Well, it's hard to say for sure.  Yes, male DCs but unlikely to be all of them.  Just one that re-appears either as a repeated DC or as having similarities with previous DCs.

From http://www.jungcircle.com/muse/lexicon.html
Jung described four stages of animus development in a woman. He first appears in dreams and fantasy as the embodiment of physical power, an athlete, muscle man or thug. In the second stage, the animus provides her with initiative and the capacity for planned action. He is behind a woman's desire for independence and a career of her own. In the next stage, the animus is the "word," often personified in dreams as a professor or clergyman. In the fourth stage, the animus is the incarnation of spiritual meaning. On this highest level, like the anima as Sophia, the animus mediates between a woman's conscious mind and the unconscious. In mythology this aspect of the animus appears as Hermes, messenger of the gods; in dreams he is a helpful guide.


More generally, we tend to "fall in love" with our anima/animus archetypes.  Literally the woman/man of our dreams.  But the key is to find the animus/anima inside of us rather than expecting others to conform to our archetypes.  Dreams give us manifestations of what we can access in our unconscious.

In your case, your animus which you have identified is reliable and treats you well.  I suspect you miss him when the dream finishes.  Are these the "ideal man" qualities for you?  Now for the hard bit.  Can you bring these qualities into awareness and integrate them into RL?  Jung suggests that we develop more effectively if we can.

Bu

----------


## Lucidbulbs

I guess he'd be my ideal, though a few of my DCs with these traits tend to end up avoiding some things I ask them... or tell me some ridiculous story I scold them over, mainly because it's true and entirely their fault [haha, quirks just prove humanity right? But anyways, those issues come up seldomly... I think]. 

I think I could, with time and effort to integrate those parts of my animus. Once of course I make myself aware enough to realize almost 24/7 that there are traits that I could work on [which may take some time]. 

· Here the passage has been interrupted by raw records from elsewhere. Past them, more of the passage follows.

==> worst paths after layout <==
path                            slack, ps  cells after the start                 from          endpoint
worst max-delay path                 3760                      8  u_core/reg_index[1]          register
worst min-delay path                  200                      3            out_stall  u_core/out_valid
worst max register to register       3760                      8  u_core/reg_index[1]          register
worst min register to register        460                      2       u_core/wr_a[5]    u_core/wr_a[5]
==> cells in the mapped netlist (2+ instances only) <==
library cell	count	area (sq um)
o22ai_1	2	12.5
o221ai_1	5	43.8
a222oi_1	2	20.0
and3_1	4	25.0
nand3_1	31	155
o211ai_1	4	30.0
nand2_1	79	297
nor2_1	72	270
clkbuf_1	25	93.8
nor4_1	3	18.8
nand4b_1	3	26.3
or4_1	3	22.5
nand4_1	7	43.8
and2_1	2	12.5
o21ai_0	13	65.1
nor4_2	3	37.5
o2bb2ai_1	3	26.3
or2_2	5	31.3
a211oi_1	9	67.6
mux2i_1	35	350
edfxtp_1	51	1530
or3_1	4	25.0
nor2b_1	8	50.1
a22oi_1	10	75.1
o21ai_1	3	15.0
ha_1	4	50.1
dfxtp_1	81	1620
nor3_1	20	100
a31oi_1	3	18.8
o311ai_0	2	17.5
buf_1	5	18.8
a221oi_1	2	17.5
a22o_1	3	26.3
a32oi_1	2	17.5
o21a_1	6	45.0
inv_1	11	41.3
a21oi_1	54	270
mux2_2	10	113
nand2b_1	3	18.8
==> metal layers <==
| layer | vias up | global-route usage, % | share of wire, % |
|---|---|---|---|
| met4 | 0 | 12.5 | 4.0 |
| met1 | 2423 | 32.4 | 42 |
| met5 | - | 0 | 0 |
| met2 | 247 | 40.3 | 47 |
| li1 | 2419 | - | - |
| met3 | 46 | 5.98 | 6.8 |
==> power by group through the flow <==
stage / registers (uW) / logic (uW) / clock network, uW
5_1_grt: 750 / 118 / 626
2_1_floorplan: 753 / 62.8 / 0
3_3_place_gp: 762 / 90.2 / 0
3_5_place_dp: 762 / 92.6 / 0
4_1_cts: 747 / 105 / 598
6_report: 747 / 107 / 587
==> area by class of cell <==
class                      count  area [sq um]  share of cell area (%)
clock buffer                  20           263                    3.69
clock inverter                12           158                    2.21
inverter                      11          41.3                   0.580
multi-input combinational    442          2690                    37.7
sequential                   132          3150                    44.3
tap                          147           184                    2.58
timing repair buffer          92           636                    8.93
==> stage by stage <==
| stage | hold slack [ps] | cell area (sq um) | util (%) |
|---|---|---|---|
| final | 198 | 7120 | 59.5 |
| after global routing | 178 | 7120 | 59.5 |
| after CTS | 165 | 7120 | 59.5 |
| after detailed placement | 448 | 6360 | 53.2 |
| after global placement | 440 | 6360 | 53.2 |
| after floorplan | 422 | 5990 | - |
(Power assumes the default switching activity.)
<file path="src/hdl/rc4_pkg.sv">
// Shared types and constants for the RC4 keystream cipher.
`timescale 1ns / 1ps

package rc4_pkg;

    localparam int KEY_BYTES_MAX = 32;
    localparam int KEY_WORDS     = 4;
    localparam int KEY_WORD_W    = 64;
    localparam int KEY_LEN_W     = 6;
    localparam int KEY_IDX_W     = 5;
    localparam int SBOX_DEPTH    = 256;
    localparam int SBOX_AW       = 8;
    localparam int BYTE_W        = 8;
    localparam int CFG_IDX_W     = 3;
    localparam int CFG_DATA_W    = 64;

    // register indexes on the config port
    localparam logic [CFG_IDX_W-1:0] REG_KEY_LENGTH      = 3'd0;
    localparam logic [CFG_IDX_W-1:0] REG_KEY_BYTES_0_7   = 3'd1;
    localparam logic [CFG_IDX_W-1:0] REG_KEY_BYTES_8_15  = 3'd2;
    localparam logic [CFG_IDX_W-1:0] REG_KEY_BYTES_16_23 = 3'd3;
    localparam logic [CFG_IDX_W-1:0] REG_KEY_BYTES_24_31 = 3'd4;

    // func codes
    localparam logic FUNC_REKEY = 1'b0;
    localparam logic FUNC_CRYPT = 1'b1;

    typedef struct packed {
        logic              func;
        logic [BYTE_W-1:0] data_in;
    } rc4_in_t;

    typedef struct packed {
        logic [BYTE_W-1:0] data_out;
        logic              keyed;
    } rc4_out_t;

endpackage

</file>
<file path="src/hdl/rc4_ram.sv">
// Generic simple dual-port RAM: one write port, one registered read port.
`timescale 1ns / 1ps

module rc4_ram #(
    parameter int WIDTH = 8,
    parameter int DEPTH = 256
) (
    input  logic                     aclk,
    input  logic                     wr_en,
    input  logic [$clog2(DEPTH)-1:0] wr_addr,
    input  logic [WIDTH-1:0]         wr_data,
    input  logic                     rd_en,
    input  logic [$clog2(DEPTH)-1:0] rd_addr,
    output logic [WIDTH-1:0]         rd_data
);

    logic [WIDTH-1:0] mem [0:DEPTH-1];

    always_ff @(posedge aclk) begin
        if (wr_en) begin
            mem[wr_addr] <= wr_data;
        end
        if (rd_en) begin
            rd_data <= mem[rd_addr];
        end
    end

endmodule

</file>
<file path="src/hdl/rc4_keystream_cipher.sv">
// RC4 keystream cipher top level: config registers, sequencer and S-box RAM.
//
// One beat in, one beat out. func = rekey runs the RC4 key schedule with the
// configured key (key_length bytes, 0 read as 1, above 32 read as 32) and
// returns data_out = 0, keyed = 1. func = crypt XORs data_in with the next
// keystream byte; before the first rekey since reset it returns data_in
// unchanged with keyed = 0 and touches no state. The 256-byte permutation
// lives in a single RAM with one write and one registered read port, and all
// work is done by one 8-bit adder path stepped by a small sequencer, so the
// block takes one item at a time and s_ready is low while it works. A rekey
// does 256 fill writes, then 256 swaps that each read sbox[n] and sbox[j]
// and write them back swapped; a keyed crypt reads i, reads j, writes i,
// writes j, reads the output entry and applies the XOR; an unkeyed crypt
// goes to the output stage. The RAM port sets this order. A finished result
// waits in the output register; the next beat is accepted meanwhile.
// The user must write key registers only while the block is idle (not enforced).
`timescale 1ns / 1ps

module rc4_keystream_cipher (
    input  logic                           aclk,
    input  logic                           aresetn,
    // config write port
    input  logic                           cfg_wr_en,
    input  logic [rc4_pkg::CFG_IDX_W-1:0]  cfg_index,
    input  logic [rc4_pkg::CFG_DATA_W-1:0] cfg_data,
    // input beats
    input  logic                           s_valid,
    output logic                           s_ready,
    input  rc4_pkg::rc4_in_t               s_data,
    // result beats
    output logic                           m_valid,
    input  logic                           m_ready,
    output rc4_pkg::rc4_out_t              m_data
);

    import rc4_pkg::*;

    // sequencer states
    localparam logic [3:0] ST_IDLE   = 4'd0;
    localparam logic [3:0] ST_FILL   = 4'd1;   // sbox[n] = n
    localparam logic [3:0] ST_KS_RDN = 4'd2;   // read sbox[n]
    localparam logic [3:0] ST_KS_RDJ = 4'd3;   // j += sbox[n] + key, read sbox[j]
    localparam logic [3:0] ST_KS_WRN = 4'd4;   // sbox[n] = old sbox[j]
    localparam logic [3:0] ST_KS_WRJ = 4'd5;   // sbox[j] = old sbox[n]
    localparam logic [3:0] ST_PR_RDI = 4'd6;   // i++, read sbox[i]
    localparam logic [3:0] ST_PR_RDJ = 4'd7;   // j += sbox[i], read sbox[j]
    localparam logic [3:0] ST_PR_WRI = 4'd8;   // sbox[i] = old sbox[j]
    localparam logic [3:0] ST_PR_WRJ = 4'd9;   // sbox[j] = old sbox[i]
    localparam logic [3:0] ST_PR_RDT = 4'd10;  // read sbox[sbox[i] + sbox[j]]
    localparam logic [3:0] ST_PR_XOR = 4'd11;
    localparam logic [3:0] ST_DONE   = 4'd12;  // hand result to output register

    localparam logic [SBOX_AW-1:0] LAST_ENTRY = SBOX_AW'(SBOX_DEPTH - 1);

    // config registers
    logic [KEY_LEN_W-1:0]  key_len_reg;
    logic [KEY_WORD_W-1:0] key_word_reg [0:KEY_WORDS-1];

    // sequencer state
    logic [3:0]           state_reg, state_next;
    logic [SBOX_AW-1:0]   cnt_reg, cnt_next;
    logic [KEY_IDX_W-1:0] kidx_reg, kidx_next;
    logic [BYTE_W-1:0]    idx_i_reg, idx_i_next;
    logic [BYTE_W-1:0]    idx_j_reg, idx_j_next;
    logic [BYTE_W-1:0]    a_reg, a_next;
    logic [BYTE_W-1:0]    b_reg, b_next;
    logic [BYTE_W-1:0]    din_reg, din_next;
    logic                 key_done_reg, key_done_next;
    rc4_out_t             res_reg, res_next;

    // output register
    logic                 m_valid_reg, m_valid_next;
    rc4_out_t             m_data_reg, m_data_next;

    // RAM port
    logic               ram_wr_en;
    logic [SBOX_AW-1:0] ram_wr_addr;
    logic [BYTE_W-1:0]  ram_wr_data;
    logic               ram_rd_en;
    logic [SBOX_AW-1:0] ram_rd_addr;
    logic [BYTE_W-1:0]  ram_rd_data;

    logic [KEY_BYTES_MAX*BYTE_W-1:0] key_flat;
    logic [BYTE_W-1:0]               key_byte;
    logic [KEY_IDX_W-1:0]            key_last;
    logic [BYTE_W-1:0]               ks_j;
    logic                            s_accept;

    rc4_ram #(
        .WIDTH (BYTE_W),
        .DEPTH (SBOX_DEPTH)
    ) u_sbox (
        .aclk    (aclk),
        .wr_en   (ram_wr_en),
        .wr_addr (ram_wr_addr),
        .wr_data (ram_wr_data),
        .rd_en   (ram_rd_en),
        .rd_addr (ram_rd_addr),
        .rd_data (ram_rd_data)
    );

    // config writes; out-of-range indexes are dropped
    always_ff @(posedge aclk) begin
        if (!aresetn) begin
            key_len_reg <= KEY_LEN_W'(1);
            for (int w = 0; w < KEY_WORDS; w++) begin
                key_word_reg[w] <= '0;
            end
        end else if (cfg_wr_en) begin
            case (cfg_index)
                REG_KEY_LENGTH:      key_len_reg     <= cfg_data[KEY_LEN_W-1:0];
                REG_KEY_BYTES_0_7:   key_word_reg[0] <= cfg_data;
                REG_KEY_BYTES_8_15:  key_word_reg[1] <= cfg_data;
                REG_KEY_BYTES_16_23: key_word_reg[2] <= cfg_data;
                REG_KEY_BYTES_24_31: key_word_reg[3] <= cfg_data;
                default: ;
            endcase
        end
    end

    assign key_flat = {key_word_reg[3], key_word_reg[2], key_word_reg[1], key_word_reg[0]};
    assign key_byte = key_flat[{kidx_reg, 3'b000} +: BYTE_W];

    // last key byte index: length 0 acts as 1, above the max saturates
    always_comb begin
        if (key_len_reg == '0) begin
            key_last = '0;
        end else if (key_len_reg > KEY_LEN_W'(KEY_BYTES_MAX)) begin
            key_last = KEY_IDX_W'(KEY_BYTES_MAX - 1);
        end else begin
            key_last = KEY_IDX_W'(key_len_reg - KEY_LEN_W'(1));
        end
    end

    assign ks_j     = idx_j_reg + ram_rd_data + key_byte;
    assign s_ready  = (state_reg == ST_IDLE);
    assign s_accept = s_valid && s_ready;
    assign m_valid  = m_valid_reg;
    assign m_data   = m_data_reg;

    always_comb begin
        state_next    = state_reg;
        cnt_next      = cnt_reg;
        kidx_next     = kidx_reg;
        idx_i_next    = idx_i_reg;
        idx_j_next    = idx_j_reg;
        a_next        = a_reg;
        b_next        = b_reg;
        din_next      = din_reg;
        key_done_next = key_done_reg;
        res_next      = res_reg;
        m_valid_next  = m_valid_reg;
        m_data_next   = m_data_reg;
        ram_wr_en     = 1'b0;
        ram_wr_addr   = cnt_reg;
        ram_wr_data   = cnt_reg;
        ram_rd_en     = 1'b0;
        ram_rd_addr   = cnt_reg;

        if (m_valid_reg && m_ready) begin
            m_valid_next = 1'b0;
        end

        case (state_reg)
            ST_IDLE: begin
                if (s_accept) begin
                    din_next = s_data.data_in;
                    if (s_data.func == FUNC_REKEY) begin
                        cnt_next   = '0;
                        state_next = ST_FILL;
                    end else if (key_done_reg) begin
                        state_next = ST_PR_RDI;
                    end else begin
                        // not keyed yet: pass data through
                        res_next.data_out = s_data.data_in;
                        res_next.keyed    = 1'b0;
                        state_next        = ST_DONE;
                    end
                end
            end
            ST_FILL: begin
                ram_wr_en = 1'b1;
                cnt_next  = cnt_reg + 1'b1;
                if (cnt_reg == LAST_ENTRY) begin
                    idx_j_next = '0;
                    kidx_next  = '0;
                    state_next = ST_KS_RDN;
                end
            end
            ST_KS_RDN: begin
                ram_rd_en  = 1'b1;
                state_next = ST_KS_RDJ;
            end
            ST_KS_RDJ: begin
                a_next      = ram_rd_data;
                idx_j_next  = ks_j;
                ram_rd_en   = 1'b1;
                ram_rd_addr = ks_j;
                state_next  = ST_KS_WRN;
            end
            ST_KS_WRN: begin
                ram_wr_en   = 1'b1;
                ram_wr_data = ram_rd_data;
                state_next  = ST_KS_WRJ;
            end
            ST_KS_WRJ: begin
                ram_wr_en   = 1'b1;
                ram_wr_addr = idx_j_reg;
                ram_wr_data = a_reg;
                cnt_next    = cnt_reg + 1'b1;
                kidx_next   = (kidx_reg == key_last) ? '0 : kidx_reg + 1'b1;
                if (cnt_reg == LAST_ENTRY) begin
                    idx_i_next        = '0;
                    idx_j_next        = '0;
                    key_done_next     = 1'b1;
                    res_next.data_out = '0;
                    res_next.keyed    = 1'b1;
                    state_next        = ST_DONE;
                end else begin
                    state_next = ST_KS_RDN;
                end
            end
            ST_PR_RDI: begin
                idx_i_next  = idx_i_reg + 1'b1;
                ram_rd_en   = 1'b1;
                ram_rd_addr = idx_i_reg + 1'b1;
                state_next  = ST_PR_RDJ;
            end
            ST_PR_RDJ: begin
                a_next      = ram_rd_data;
                idx_j_next  = idx_j_reg + ram_rd_data;
                ram_rd_en   = 1'b1;
                ram_rd_addr = idx_j_reg + ram_rd_data;
                state_next  = ST_PR_WRI;
            end
            ST_PR_WRI: begin
                b_next      = ram_rd_data;
                ram_wr_en   = 1'b1;
                ram_wr_addr = idx_i_reg;
                ram_wr_data = ram_rd_data;
                state_next  = ST_PR_WRJ;
            end
            ST_PR_WRJ: begin
                ram_wr_en   = 1'b1;
                ram_wr_addr = idx_j_reg;
                ram_wr_data = a_reg;
                state_next  = ST_PR_RDT;
            end
            ST_PR_RDT: begin
                // read after both writes so the swapped entries are seen
                ram_rd_en   = 1'b1;
                ram_rd_addr = a_reg + b_reg;
                state_next  = ST_PR_XOR;
            end
            ST_PR_XOR: begin
                res_next.data_out = din_reg ^ ram_rd_data;
                res_next.keyed    = 1'b1;
                state_next        = ST_DONE;
            end
            ST_DONE: begin
                if (!m_valid_reg || m_ready) begin
                    m_valid_next = 1'b1;
                    m_data_next  = res_reg;
                    state_next   = ST_IDLE;
                end
            end
            default: begin
                state_next = ST_IDLE;
            end
        endcase
    end

    always_ff @(posedge aclk) begin
        if (!aresetn) begin
            state_reg    <= ST_IDLE;
            idx_i_reg    <= '0;
            idx_j_reg    <= '0;
            key_done_reg <= 1'b0;
            m_valid_reg  <= 1'b0;
            cnt_reg      <= '0;
            kidx_reg     <= '0;
        end else begin
            state_reg    <= state_next;
            idx_i_reg    <= idx_i_next;
            idx_j_reg    <= idx_j_next;
            key_done_reg <= key_done_next;
            m_valid_reg  <= m_valid_next;
            cnt_reg      <= cnt_next;
            kidx_reg     <= kidx_next;
        end
    end

    // payload registers
    always_ff @(posedge aclk) begin
        a_reg      <= a_next;
        b_reg      <= b_next;
        din_reg    <= din_next;
        res_reg    <= res_next;
        m_data_reg <= m_data_next;
    end

endmodule
</file>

Thanks for the advice, I'll have to put it into action ^.^

----------


## Burned up

> I guess he'd be my ideal, though a few of my DCs with these traits tend to end up avoiding some things I ask them... or tell me some ridiculous story I scold them over, mainly because it's true and entirely their fault [haha, quirks just prove humanity right? But anyways, those issues come up seldomly... I think]. 
> 
> I think I could, with time and effort to integrate those parts of my animus. Once of course I make myself aware enough to realize almost 24/7 that there are traits that I could work on [which may take some time]. 
> 
> Thanks for the advice, I'll have to put it into action ^.^



Yeah, like you say it will take time and will feel unusual.  But if you can dream it you know you can be it.  In an emotional kind of way, anyway.

Bu

----------